:: Records supplied

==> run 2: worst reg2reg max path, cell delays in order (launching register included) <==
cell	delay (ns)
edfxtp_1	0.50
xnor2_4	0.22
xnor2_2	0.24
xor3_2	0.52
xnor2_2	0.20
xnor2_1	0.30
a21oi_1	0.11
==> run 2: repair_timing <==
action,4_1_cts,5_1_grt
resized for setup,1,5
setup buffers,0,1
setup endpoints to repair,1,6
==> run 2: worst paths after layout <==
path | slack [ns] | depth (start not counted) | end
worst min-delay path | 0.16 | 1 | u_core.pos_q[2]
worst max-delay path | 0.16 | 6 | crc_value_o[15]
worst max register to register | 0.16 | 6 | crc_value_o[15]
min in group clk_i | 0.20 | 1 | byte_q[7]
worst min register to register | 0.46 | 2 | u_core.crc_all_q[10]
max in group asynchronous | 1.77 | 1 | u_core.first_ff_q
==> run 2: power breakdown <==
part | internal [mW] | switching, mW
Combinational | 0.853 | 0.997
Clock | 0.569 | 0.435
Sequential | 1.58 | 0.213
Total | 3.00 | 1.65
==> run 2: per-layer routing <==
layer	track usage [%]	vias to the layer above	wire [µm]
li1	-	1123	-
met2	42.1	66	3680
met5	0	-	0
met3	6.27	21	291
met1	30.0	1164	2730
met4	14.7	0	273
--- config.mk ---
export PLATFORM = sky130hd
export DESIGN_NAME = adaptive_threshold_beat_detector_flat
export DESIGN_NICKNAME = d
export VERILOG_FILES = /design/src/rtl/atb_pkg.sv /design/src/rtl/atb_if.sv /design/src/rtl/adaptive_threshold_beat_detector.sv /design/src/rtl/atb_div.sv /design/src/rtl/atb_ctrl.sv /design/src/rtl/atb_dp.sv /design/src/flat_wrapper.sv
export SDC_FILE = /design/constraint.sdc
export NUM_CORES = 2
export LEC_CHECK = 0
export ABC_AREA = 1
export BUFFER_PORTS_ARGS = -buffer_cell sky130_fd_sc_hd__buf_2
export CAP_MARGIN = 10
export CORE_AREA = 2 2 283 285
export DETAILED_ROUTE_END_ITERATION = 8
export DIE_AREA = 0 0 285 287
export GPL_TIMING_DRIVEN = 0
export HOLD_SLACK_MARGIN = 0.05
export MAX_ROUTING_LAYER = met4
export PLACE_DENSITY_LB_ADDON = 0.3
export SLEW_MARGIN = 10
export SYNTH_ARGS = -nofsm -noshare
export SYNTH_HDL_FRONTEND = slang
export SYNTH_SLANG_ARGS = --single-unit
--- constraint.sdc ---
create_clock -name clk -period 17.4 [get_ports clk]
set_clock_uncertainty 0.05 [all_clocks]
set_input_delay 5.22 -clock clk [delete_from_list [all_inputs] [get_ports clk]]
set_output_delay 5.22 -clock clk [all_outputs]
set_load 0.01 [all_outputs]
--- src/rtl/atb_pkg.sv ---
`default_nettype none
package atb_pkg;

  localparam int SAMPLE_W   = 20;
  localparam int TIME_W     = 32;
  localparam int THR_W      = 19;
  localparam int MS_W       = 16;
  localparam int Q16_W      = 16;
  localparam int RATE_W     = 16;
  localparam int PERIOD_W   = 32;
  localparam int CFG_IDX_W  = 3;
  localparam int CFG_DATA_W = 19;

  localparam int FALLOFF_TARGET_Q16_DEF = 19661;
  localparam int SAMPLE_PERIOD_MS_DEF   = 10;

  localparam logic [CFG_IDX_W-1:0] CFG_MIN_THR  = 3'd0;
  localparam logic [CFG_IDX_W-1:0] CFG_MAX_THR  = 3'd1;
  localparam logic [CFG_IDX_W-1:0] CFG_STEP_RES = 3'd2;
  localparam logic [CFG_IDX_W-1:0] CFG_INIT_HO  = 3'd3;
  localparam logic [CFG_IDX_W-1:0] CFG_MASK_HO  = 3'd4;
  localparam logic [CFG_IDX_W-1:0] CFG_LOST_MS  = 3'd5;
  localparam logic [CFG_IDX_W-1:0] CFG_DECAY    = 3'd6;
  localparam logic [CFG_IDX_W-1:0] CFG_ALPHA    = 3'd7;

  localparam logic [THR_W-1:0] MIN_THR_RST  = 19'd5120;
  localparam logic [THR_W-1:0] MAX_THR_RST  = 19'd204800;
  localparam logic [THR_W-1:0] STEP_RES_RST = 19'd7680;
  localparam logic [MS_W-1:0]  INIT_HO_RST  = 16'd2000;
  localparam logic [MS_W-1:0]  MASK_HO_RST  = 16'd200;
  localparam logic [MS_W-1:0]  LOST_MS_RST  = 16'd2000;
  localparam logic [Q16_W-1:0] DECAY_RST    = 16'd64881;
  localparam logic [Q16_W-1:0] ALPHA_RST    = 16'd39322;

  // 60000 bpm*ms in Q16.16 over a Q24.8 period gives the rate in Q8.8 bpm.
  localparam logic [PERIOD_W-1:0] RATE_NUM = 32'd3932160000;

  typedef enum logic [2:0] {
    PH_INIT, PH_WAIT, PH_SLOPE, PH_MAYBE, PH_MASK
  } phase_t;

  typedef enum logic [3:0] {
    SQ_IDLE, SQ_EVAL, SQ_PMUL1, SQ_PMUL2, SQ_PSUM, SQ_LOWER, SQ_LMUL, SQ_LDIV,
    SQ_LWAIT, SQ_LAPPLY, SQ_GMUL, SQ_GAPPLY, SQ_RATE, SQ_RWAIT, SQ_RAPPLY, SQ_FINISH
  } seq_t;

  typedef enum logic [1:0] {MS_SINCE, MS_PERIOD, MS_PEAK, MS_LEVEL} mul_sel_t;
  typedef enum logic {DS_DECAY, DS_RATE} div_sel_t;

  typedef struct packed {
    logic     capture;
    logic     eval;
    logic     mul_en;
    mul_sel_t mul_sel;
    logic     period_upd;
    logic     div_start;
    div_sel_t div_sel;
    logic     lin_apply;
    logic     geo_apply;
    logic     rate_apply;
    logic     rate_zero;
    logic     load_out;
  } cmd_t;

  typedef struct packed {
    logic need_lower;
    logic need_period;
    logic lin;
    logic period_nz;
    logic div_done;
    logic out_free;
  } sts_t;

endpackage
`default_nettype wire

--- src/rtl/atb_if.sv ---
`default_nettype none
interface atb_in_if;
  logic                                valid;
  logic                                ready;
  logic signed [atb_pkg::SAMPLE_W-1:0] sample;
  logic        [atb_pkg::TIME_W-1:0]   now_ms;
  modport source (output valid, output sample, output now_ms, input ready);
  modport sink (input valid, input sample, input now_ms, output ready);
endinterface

::::

# Work required:
Among the entries, count the lines that hold "setup". Reply with the count only.

# Response area:
3